Danuta Mniewska with her mother Ewa Mniewska on holidays

This is a picture of my mother, Ewa Mniewska (nee Ryza), and me. This photo was taken by a professional photographer also in Busko Zdroj during our holidays in 1935 or 1936. My mother was lovely. Lively, cheerful, liked by everyone, very vigorous, and she liked to work. She ran a colonial store, a grocery. It was a single room, on the first floor, in the same house on 1 Maja Street where we lived. The servant, Regina, helped her. My mother loved to party, she went to dance with her friends to the Tabarin. It was a dancehall at Narutowicza Street, in fact, it was still there for many years after the war. My mother had a wonderful voice, so much so that when some guy once heard her at some charity ball, he approached her and said he would pay for her education, that he would take her to Vienna so that she could study at the conservatory there.
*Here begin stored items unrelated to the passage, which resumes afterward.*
<file path="src/rtl/ettt_serializer_pkg.sv">
// ser_pkg: shared widths, state encoding and default sync byte for the serializer
package ser_pkg;
  localparam int WORD_W = 32;
  localparam int BYTE_W = 8;
  localparam int PRE_LEN = 8;
  localparam logic [PRE_LEN-1:0] PREAMBLE = 8'hA5;
  typedef enum logic [1:0] {IDLE, PRE, SHIFT} state_t;
endpackage

</file>
<file path="src/rtl/ettt_serializer_piso.sv">
// piso_shreg: parallel-load shift-left register exposing its MSB
module piso_shreg #(
  parameter int W = 32
) (
  input  logic         clk,
  input  logic         rst,
  input  logic         load,
  input  logic         shift,
  input  logic [W-1:0] din,
  output logic         msb
);
  logic [W-1:0] sr;
  // load wins over shift so a back-to-back reload replaces the drained word
  always_ff @(posedge clk)
    sr <= rst ? '0 : load ? din : shift ? {sr[W-2:0], 1'b0} : sr;
  assign msb = sr[W-1];
endmodule

</file>
<file path="src/rtl/ettt_serializer.sv">
// ettt_serializer: word-to-bitstream transmitter, MSB first; SER_PREAMBLE_EN adds a sync byte per frame
module ettt_serializer #(
  parameter int   WORD_W   = ser_pkg::WORD_W,
  parameter int   BYTE_W   = ser_pkg::BYTE_W,
  parameter logic IDLE_BIT = 1'b0
`ifdef SER_PREAMBLE_EN
  , parameter logic [ser_pkg::PRE_LEN-1:0] PREAMBLE = ser_pkg::PREAMBLE
`endif
) (
  input  logic              t_clk,
  input  logic              rst,
  input  logic [WORD_W-1:0] data_in,
  input  logic              data_valid,
  output logic              data_ready,
  output logic              data_out,
  output logic              data_out_valid,
  output logic              byte_strobe,
  output logic              frame_start,
  output logic              busy
);
  import ser_pkg::*;
  localparam int CW = $clog2(WORD_W);
  localparam int BW = $clog2(BYTE_W);
`ifdef SER_PREAMBLE_EN
  localparam state_t FIRST = PRE;
`else
  localparam state_t FIRST = SHIFT;
`endif
  state_t state, state_nx;
  logic [CW-1:0] bit_cnt, cnt_nx;
  logic last, accept, pay_msb;
  assign last = state == SHIFT && bit_cnt == CW'(WORD_W - 1);
  assign data_ready = !rst && (state == IDLE || last);
  assign accept = data_valid && data_ready;
  piso_shreg #(.W(WORD_W)) u_pay (
    .clk(t_clk), .rst(rst), .load(accept), .shift(state == SHIFT), .din(data_in), .msb(pay_msb)
  );
`ifdef SER_PREAMBLE_EN
  logic pre_msb;
  piso_shreg #(.W(PRE_LEN)) u_pre (
    .clk(t_clk), .rst(rst), .load(accept), .shift(state == PRE), .din(PREAMBLE), .msb(pre_msb)
  );
  assign data_out = state == SHIFT ? pay_msb : state == PRE ? pre_msb : IDLE_BIT;
  assign frame_start = state == PRE && bit_cnt == '0;
`else
  assign data_out = state == SHIFT ? pay_msb : IDLE_BIT;
  assign frame_start = data_out_valid && bit_cnt == '0;
`endif
  assign data_out_valid = state != IDLE;
  assign busy = state != IDLE;
  assign byte_strobe = data_out_valid && bit_cnt[BW-1:0] == '0;
  // state and bit counter registers
  always_ff @(posedge t_clk) begin
    state <= rst ? IDLE : state_nx;
    bit_cnt <= rst ? '0 : cnt_nx;
  end
  // next state: the counter restarts at every phase boundary and on reload
  always_comb begin
    state_nx = state;
    cnt_nx = bit_cnt + 1'b1;
    case (state)
      IDLE: begin
        cnt_nx = '0;
        state_nx = accept ? FIRST : IDLE;
      end
`ifdef SER_PREAMBLE_EN
      PRE: if (bit_cnt == CW'(PRE_LEN - 1)) begin
        cnt_nx = '0;
        state_nx = SHIFT;
      end
`endif
      SHIFT: if (last) begin
        cnt_nx = '0;
        state_nx = accept ? FIRST : IDLE;
      end
      default: begin
        cnt_nx = '0;
        state_nx = IDLE;
      end
    endcase
  end
endmodule
</file>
But she was a married woman and my father said no. She wasted such a wonderful, strong voice - a soprano. She sang Polish and Ruthenian songs at home, I don't remember precisely what. She had very many virtues, but as far as the intellectual ones go, she had none - to read a book, or even an article in a newspaper? I remember one summer, in 1935 or 1936, I spent with my mother in Busko Zdroj. I went there with my mother only, as her chaperone, so that she always had someone to accompany her. We lived in a boarding house. One night I woke up and my mother wasn't there. I burst into tears - where is Mama, where is Mama?! My mother, it turned out, had gone to a dance but told the woman next door to come to me if I woke up. I remember that because it was a terrible experience.